While the Concordat restored some ties to the papacy, it was an attempt on Napoleon's part to win favor with Catholics in France and largely favored the state. According to its terms Catholicism was recognized as the religion of the great majority of the French but not the official state religion. While the Papacy had the right to depose bishops, the French government retained the right to nominate them. The state would pay clerical salaries to clergy who swore an oath of allegiance to the state. The Catholic Church also gave up all claims to Church lands confiscated after 1790, but Sunday was reestablished as a "festival", effective Easter Sunday, 18 April 1802.

==1905 law==
In 1905 the French government passed a law stipulating “the separation of churches and the state", and unilaterally abrogating the terms of the 1801 Concordat. According to Sheridan Gilley while claiming to guarantee freedom of worship, the law kept religion under state regulation. The act stipulated that all Church property be turned over to "associations" of lay people. The pope and most French Catholics considered the law as undermining the independent authority of the Church. Pius viewed it as related to Modernist theories popular in France, and a concerted attack upon the Church. In Italy, Modernism was more political than doctrinal.

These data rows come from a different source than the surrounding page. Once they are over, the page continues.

From an optimization exercise on the open Yosys and OpenROAD flow, aimed at small area and a short achievable clock period; shortcuts taken in it are not production practice.
Function was checked by simulation only, so behaviour that the tests miss may differ from the original.
No activity file was given, so power comes from the tool's default toggle rates.

--- design/flow/config.mk ---
export PLATFORM = sky130hd
export DESIGN_NAME = RV32I
export DESIGN_NICKNAME = RV32I
export VERILOG_FILES = /design/flow/design.v
export SDC_FILE = /design/flow/constraint.sdc
export NUM_CORES = 8
export LEC_CHECK = 0
export CAP_MARGIN = 20
export CORE_MARGIN = 2
export CORE_UTILIZATION = 40
export CTS_CLUSTER_DIAMETER = 100
export CTS_CLUSTER_SIZE = 25
export SLEW_MARGIN = 20
export SYNTH_HIERARCHICAL = 1
--- design/flow/constraint.sdc ---
create_clock -name core_clock -period 22.0 [get_ports {clk}]
set_input_delay 4.4000 -clock core_clock [delete_from_list [all_inputs] [get_ports {clk}]]
set_output_delay 4.4000 -clock core_clock [all_outputs]
set_load 0.01 [all_outputs]
--- design/flow/design.v ---
module g_inv(output y, input a);
    assign y = ~a;
endmodule
module g_nand2(output y, input a, b);
    assign y = ~(a & b);
endmodule
module g_nand3(output y, input a, b, c);
    assign y = ~(a & b & c);
endmodule
module g_nand4(output y, input a, b, c, d);
    assign y = ~(a & b & c & d);
endmodule
module g_nor2(output y, input a, b);
    assign y = ~(a | b);
endmodule
module g_nor3(output y, input a, b, c);
    assign y = ~(a | b | c);
endmodule
module g_xor2(output y, input a, b);
    assign y = a ^ b;
endmodule
module g_xnor2(output y, input a, b);
    assign y = ~(a ^ b);
endmodule
module g_mux2i(output y, input a0, a1, s);
    assign y = ~(s ? a1 : a0);
endmodule
module g_a21oi(output y, input a1, a2, b1);
    assign y = ~((a1 & a2) | b1);
endmodule
module g_a22oi(output y, input a1, a2, b1, b2);
    assign y = ~((a1 & a2) | (b1 & b2));
endmodule
module g_aoi222(output y, input a0, b0, a1, b1, a2, b2);
    assign y = ~((a0 & b0) | (a1 & b1) | (a2 & b2));
endmodule
module rd64(output y, input [63:0] s, input [63:0] d);
    wire [21:0] t;       
    genvar k;
    generate
        for (k = 0; k < 21; k = k + 1) begin : l1
            g_aoi222 u(t[k], s[3*k], d[3*k], s[3*k+1], d[3*k+1], s[3*k+2], d[3*k+2]);
        end
    endgenerate
    g_nand2 u63(t[21], s[63], d[63]);
    wire [5:0] u;        
    g_nand4 n0(u[0], t[0], t[1], t[2], t[3]);
    g_nand4 n1(u[1], t[4], t[5], t[6], t[7]);
    g_nand4 n2(u[2], t[8], t[9], t[10], t[11]);
    g_nand4 n3(u[3], t[12], t[13], t[14], t[15]);
    g_nand3 n4(u[4], t[16], t[17], t[18]);
    g_nand3 n5(u[5], t[19], t[20], t[21]);
    wire [2:0] v;        
    g_nor2 o0(v[0], u[0], u[1]);
    g_nor2 o1(v[1], u[2], u[3]);
    g_nor2 o2(v[2], u[4], u[5]);
    g_nand3 f(y, v[0], v[1], v[2]);
endmodule
module rd31n(output yn, input [31:1] s, input [31:1] d);
    wire [10:0] t;       
    genvar k;
    generate
        for (k = 0; k < 10; k = k + 1) begin : l1
            g_aoi222 u(t[k], s[3*k+1], d[3*k+1], s[3*k+2], d[3*k+2], s[3*k+3], d[3*k+3]);
        end
    endgenerate
    g_nand2 u31(t[10], s[31], d[31]);
    wire [2:0] u;        
    g_nand4 n0(u[0], t[0], t[1], t[2], t[3]);
    g_nand4 n1(u[1], t[4], t[5], t[6], t[7]);
    g_nand3 n2(u[2], t[8], t[9], t[10]);
    g_nor3 f(yn, u[0], u[1], u[2]);
endmodule
module sumdec(output [7:0] SA, output [15:0] SB,
              input [7:0] an,           
              input [7:0] b,            
              input test,
              input [7:0] tan,          
              input [7:0] tbn);         
    wire [7:0] bn = ~b;
    wire [7:0] e, en, g, p;
    genvar i, j;
    generate
        for (i = 0; i < 8; i = i + 1) begin : pg
            g_xnor2 ue(e[i], an[i], b[i]);       
            g_xor2  un(en[i], an[i], b[i]);      
            g_nor2  ug(g[i], an[i], bn[i]);      
            g_nand2 up(p[i], an[i], bn[i]);      
        end
    endgenerate
    wire c2n;
    g_a21oi uc(c2n, p[1], g[0], g[1]);
    wire [1:0] m2;
    g_xor2 um20(m2[0], e[2], c2n);
    g_xor2 um21(m2[1], en[2], c2n);
    wire [19:0] mm;    
    generate
        for (i = 3; i < 8; i = i + 1) begin : mt
            g_xnor2 u0(mm[(i-3)*4+0], e[i],  p[i-1]);
            g_xnor2 u1(mm[(i-3)*4+1], e[i],  g[i-1]);
            g_xnor2 u2(mm[(i-3)*4+2], en[i], p[i-1]);
            g_xnor2 u3(mm[(i-3)*4+3], en[i], g[i-1]);
        end
        for (j = 0; j < 8; j = j + 1) begin : ga
            wire gn;
            g_nand3 u(gn, m2[j & 1], mm[0 + (j & 3)], mm[4 + ((j >> 1) & 3)]);
            g_mux2i t(SA[j], gn, tan[j], test);
        end
        for (j = 0; j < 16; j = j + 1) begin : gb
            wire gn;
            g_nand3 u(gn, mm[8 + (j & 3)], mm[12 + ((j >> 1) & 3)], mm[16 + ((j >> 2) & 3)]);
            g_mux2i t(SB[j], gn, tbn[j >> 1], test);
        end
    endgenerate
endmodule
module register_file(output [31:0] RD1n, RD2n,
                     input clk, rst, WE,
                     input [4:0] A1, A2, A3,
                     input [31:0] WD3);
    reg [31*32-1:0] r;    
    reg [31:1] v;
    wire [31:0] wsel = (32'd1 << A3) & {{31{WE}}, 1'b0};
    wire [31:1] s1, s2;
    rdec d1(s1, A1, v);
    rdec d2(s2, A2, v);
    genvar g, b;
    generate
        for (g = 1; g < 32; g = g + 1) begin : regs
            always @(posedge clk)
                if (wsel[g])
                    r[(g-1)*32 +: 32] <= WD3;
            always @(posedge clk or posedge rst)
                if (rst)
                    v[g] <= 1'b0;
                else if (wsel[g])
                    v[g] <= 1'b1;
        end
        for (b = 0; b < 32; b = b + 1) begin : bits
            wire [31:1] col;
            for (g = 1; g < 32; g = g + 1) begin : c
                assign col[g] = r[(g-1)*32 + b];
            end
            rd31n p1(RD1n[b], s1[31:1], col);
            rd31n p2(RD2n[b], s2[31:1], col);
        end
    endgenerate
endmodule
module rdec(output [31:1] s, input [4:0] A, input [31:1] v);
    wire [4:0] An;
    wire [3:0] pa;       
    wire [7:0] pb;       
    genvar i;
    generate
        for (i = 0; i < 5; i = i + 1) begin : iv
            g_inv u(An[i], A[i]);
        end
        for (i = 0; i < 4; i = i + 1) begin : da
            g_nor2 u(pa[i], (i & 1) ? An[0] : A[0], (i & 2) ? An[1] : A[1]);
        end
        for (i = 0; i < 8; i = i + 1) begin : db
            g_nor3 u(pb[i], (i & 1) ? An[2] : A[2], (i & 2) ? An[3] : A[3], (i & 4) ? An[4] : A[4]);
        end
        for (i = 1; i < 32; i = i + 1) begin : w
            wire sn;
            g_nand3 u(sn, pa[i & 3], pb[i >> 2], v[i]);
            g_inv   d(s[i], sn);
        end
    endgenerate
endmodule
module alu(input [31:0] A, B,
           input SUB,
           input F_ADD, F_SLL, F_SR, F_ARITH, F_SLT, F_SLTU, F_XOR, F_OR, F_AND, F_COPY,
           output [31:0] Y,
           output [31:0] SUM,
           output zero, over_load);
    wire [31:0] bx = B ^ {32{SUB}};
    wire [32:0] s = {1'b0, A} + {1'b0, bx} + {32'd0, SUB};
    assign SUM = s[31:0];
    wire ltu = ~s[32];
    wire lt  = (A[31] ^ B[31]) ? A[31] : s[31];
    wire [4:0] sh = B[4:0];
    wire [31:0] arev, srev;
    wire [31:0] sin = F_SLL ? arev : A;
    wire [31:0] sr = $signed({F_SR & F_ARITH & A[31], sin}) >>> sh;
    genvar k;
    generate
        for (k = 0; k < 32; k = k + 1) begin : rev
            assign arev[k] = A[31-k];
            assign srev[k] = sr[31-k];
        end
    endgenerate
    assign Y = ({32{F_ADD}}  & s[31:0])
             | ({32{F_SLL}}  & srev)
             | ({32{F_SR}}   & sr)
             | ({32{F_XOR}}  & (A ^ B))
             | ({32{F_OR}}   & (A | B))
             | ({32{F_AND}}  & (A & B))
             | ({32{F_COPY}} & B)
             | {31'd0, (F_SLT & lt) | (F_SLTU & ltu)};
    wire z_add = ~|((A ^ B) ^ {A[30:0] | B[30:0], 1'b0});    
    wire z_eq  = (A == B);                                   
    assign zero = (F_ADD & ~SUB & z_add)
                | ((F_ADD & SUB | F_XOR) & z_eq)
                | (F_SLL & ~|srev)
                | (F_SR & ~|sr)
                | (F_OR & ~|(A | B))
                | (F_AND & ~|(A & B))
                | (F_COPY & ~|B)
                | (F_SLT & ~lt)
                | (F_SLTU & ~ltu);
    assign over_load = F_ADD & (A[31] == bx[31]) & (s[31] != A[31]);
endmodule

In February 1906 the government began to make inventories of ecclesiastical property in order "to prevent any theft of antiques". This provoked riots in Paris, Lille, and some country districts by disgruntled French Catholics. People barricaded themselves in churches. According to Mary McAuliffe, people rang church bells to sound the alarm, and armed themselves with sticks and pitchforks. She notes that in the Pyrenees, the Basques brought their bears. Opposition to the reforms was supported by the monarchists.